Public sentiment now rose in favour of the Mures as persecuted men, and the Privy Council was inclined to let them off; and would have done so, had not the king continued firm in his belief of their guilt, and ordered them to be detained. Some years passed on, and proof seemed still past hope, when the Earl of Abercorn contrived to find out Bannatyne in Ireland, and caused him to be brought over to his own house in Paisley. There, Bannatyne gave a full account of the murder, but claimed, as fulfilment of a condition, that he should be allowed his freedom. The earl told him he had had no such understanding of the matter; but, to take away all ground of complaint, he would liberate him for the meantime, but at the end of ten days make every possible effort to take him unconditionally, whether dead or alive. At this Bannatyne hesitated; he knew that already the Mures had been laying plots to get him cut off in Ireland—now, between their vengeance and the extreme persecution threatened by Lord Abercorn, he could see no chance for safety. He therefore avowed his inclination to make a full confession before a court of law, and trust to his majesty’s clemency.

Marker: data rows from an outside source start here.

Source: an optimization exercise on an open RTL-to-GDS flow (aim: small area). Production flows keep margins and buffers that such runs may drop. The RTL was checked by simulation tests, not by an equivalence proof against the original design. Power and IR drop assume default switching activity.

== alpha ==
Design motor_pwm, start of the top module:
module motor_pwm #(parameter SIZE=16)(
                    iCLK, iENABLE,
                    iPERIOD, iDEADBAND,
                    iDUTY_A, iDUTY_B, iDUTY_C,
                    oPAD_AP, oPAD_AN,
                    oPAD_BP, oPAD_BN,
                    oPAD_CP, oPAD_CN );
Size: ~830 cells after synthesis, roughly 120 flip-flops, roughly 0.0091 mm^2 of cells after synthesis.
Settings: LEC_CHECK=0, CAP_MARGIN=20, CORE_MARGIN=2, CORE_UTILIZATION=65, CTS_BUF_LIST=sky130_fd_sc_hd__clkbuf_8, CTS_CLUSTER_DIAMETER=60, CTS_CLUSTER_SIZE=30, SLEW_MARGIN=20; clock period 25.0 ns.
run.sh (not shown) runs the stock make flow with config.mk's settings and CLKGATE_MAP_FILE= SYNTH_SCRIPT=/design/flow/synth_recipe.tcl, a recipe that flattens the netlist after the stock synthesis.
Inputs modified between alpha and beta:
Settings: CTS_CLUSTER_SIZE: 30 -> 20; CTS_BUF_LIST: sky130_fd_sc_hd__clkbuf_8 -> sky130_fd_sc_hd__clkbuf_4; CTS_CLUSTER_DIAMETER: 60 -> 50.
Results
beta: sequential cell fraction of total power higher than alpha. Initial standard-cell utilization of the core across beta and alpha: no real change. beta vs alpha — number of inserted filler cells in the final layout climbed by a few percent. Power density of the placed cells is lower on beta. Comparing beta and alpha, the higher flip-flop and latch share of the layout cell area was measured on beta. Wire length on beta is down relative to alpha. Clock-buffer cell count delta for beta relative to alpha: 1 lower. Part of the power in combinational logic in beta is 1.8 points above alpha. beta vs alpha: clock group total power down in beta. Max diode insertion count for antenna repair across beta and alpha: beta.


motor_pwm, a different RTL version from the one above (not shown whole).
Size in the first run: ~790 cells after synthesis, about 120 flip-flops, about 88 I/O pins, about 8600 um2 of cells after synthesis.
// motor_pwm
module motor_pwm #(parameter SIZE=16)(
                    iCLK, iENABLE,
                    iPERIOD, iDEADBAND,
                    iDUTY_A, iDUTY_B, iDUTY_C,
                    oPAD_AP, oPAD_AN,
                    oPAD_BP, oPAD_BN,
                    oPAD_CP, oPAD_CN );
  input iCLK, iENABLE;
  input [SIZE-1:0] iPERIOD, iDEADBAND;
  input [SIZE-1:0] iDUTY_A, iDUTY_B, iDUTY_C;
  output oPAD_AP, oPAD_AN;
  output oPAD_BP, oPAD_BN;
  output oPAD_CP, oPAD_CN;
  reg [SIZE-1:0] counter;
  reg first;
  reg load;
  reg [SIZE-1:0] period_q;
  wire [SIZE-1:0] period_d = load ? iPERIOD : period_q;
  reg [SIZE-1:0] cdb_q;
  wire [SIZE-1:0] cdb_m = load ? ~iDEADBAND : cdb_q;
  wire [SIZE:0] dc;
  wire [SIZE-1:0] cdb;
  assign dc[0] = 1'b1;
  wire [SIZE:0] lt;
  assign lt[0] = 1'b0;
  genvar i;
  generate
    for (i = 0; i < SIZE; i = i + 1) begin : g_cmp
      assign lt[i+1] = iPERIOD[i] ? (~counter[i] | lt[i]) : (~counter[i] & lt[i]);
    end
  endgenerate
  wire wrap = first | ~lt[SIZE];
  wire [SIZE:0] ic;
  wire [SIZE-1:0] inc;
  assign ic[0] = 1'b1;
  generate
    for (i = 0; i < SIZE; i = i + 1) begin : g_inc
      assign inc[i]  = counter[i] ^ ic[i];
      assign ic[i+1] = counter[i] & ic[i];
    end
  endgenerate
  always @( posedge iCLK or negedge iENABLE )
    if( !iENABLE ) first <= 1'b1;
    else           first <= 1'b0;
  generate
    for (i = 0; i < SIZE; i = i + 1) begin : g_cdb
      assign cdb[i]  = cdb_m[i] ^ dc[i];
      assign dc[i+1] = cdb_m[i] & dc[i];
    end
  ...
==> flow/config.mk <==
export PLATFORM = sky130hd
export DESIGN_NAME = motor_pwm
export DESIGN_NICKNAME = motor_pwm
export VERILOG_FILES = /design/flow/design.v
export SDC_FILE = /design/flow/constraint.sdc
export NUM_CORES = 4
export LEC_CHECK = 0
export CAP_MARGIN = 20
export CORE_MARGIN = 2
export CORE_UTILIZATION = 78
export CTS_BUF_LIST = sky130_fd_sc_hd__clkbuf_4
export PLACE_DENSITY = 0.85
export SLEW_MARGIN = 20
==> flow/constraint.sdc <==
create_clock -name core_clock -period 25.0 [get_ports {iCLK}]
set_input_delay 5.0000 -clock core_clock [delete_from_list [all_inputs] [get_ports {iCLK}]]
set_output_delay 5.0000 -clock core_clock [all_outputs]
set_load 0.01 [all_outputs]
standard.sh (not shown) runs the stock make flow with config.mk's settings and CLKGATE_MAP_FILE= SYNTH_SCRIPT=/design/flow/synth_recipe.tcl, a recipe that flattens the netlist after the stock synthesis.
==> flow/flow/run.sh <==
#!/bin/bash
# Standard ORFS layout (the standard.sh, standard synthesis unchanged), with the
# port buffers inserted as the smallest buffer cell and no dummy clock loads in CTS.
set -euo pipefail
BP="-buffer_cell sky130_fd_sc_hd__buf_1"
CTS="-sink_clustering_enable -repair_clock_nets -buf_list sky130_fd_sc_hd__clkbuf_4 -sink_clustering_size 20 -sink_clustering_max_diameter 50 -dont_use_dummy_load"
export BUFFER_PORTS_ARGS="$BP" CTS_ARGS="$CTS"
bash standard.sh "BUFFER_PORTS_ARGS=$BP" "CTS_ARGS=$CTS" finish > standard_make.log 2>&1
Rerun with:
--- a/flow/config.mk
+++ b/flow/config.mk
@@ -12 +12 @@
-export PLACE_DENSITY = 0.85
+export GPL_ROUTABILITY_DRIVEN = 0
Outcome: Cell count hardly moves. Clock power goes up slightly. Total power hardly moves. Setup slack gets better by 0.055 ns. Synthesized area stays the same. Count of clock-buffer cells in the layout is unchanged.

On being confronted with Bannatyne, the Mures appeared as obstinate in their protestations of innocence as ever, contradicting everything he said, and denouncing him as a tool of their enemies. They were, nevertheless, brought to trial, along with Bannatyne, on the day noted in the margin—found guilty, and condemned to be beheaded at the Cross of Edinburgh, with forfeiture of all they possessed to his majesty’s use. So ended this extraordinary tissue of crimes, old Auchindrain being at the time about eighty years of age.340
Macleod of Raasay had been proprietor of the lands of Gairloch on the mainland of Ross-shire. He had the misfortune to live in the same time with Kenneth Mackenzie of Kintail, who has already been described as a man much too clever for his neighbours. Lord Kintail—for he had recently been made a peer—had a wadset or bond over a third of Gairloch, and by proper use of this legal footing in the estate, joined to neglect of legal defences by the insular chieftain, was in the way of becoming proprietor of the whole. While Raasay, however, neglected law, he had no reluctance to use the sword: so a hot feud subsisted between him and the crafty Mackenzie. The latter had already pursued the Macleods out of Gairloch with fire and sword.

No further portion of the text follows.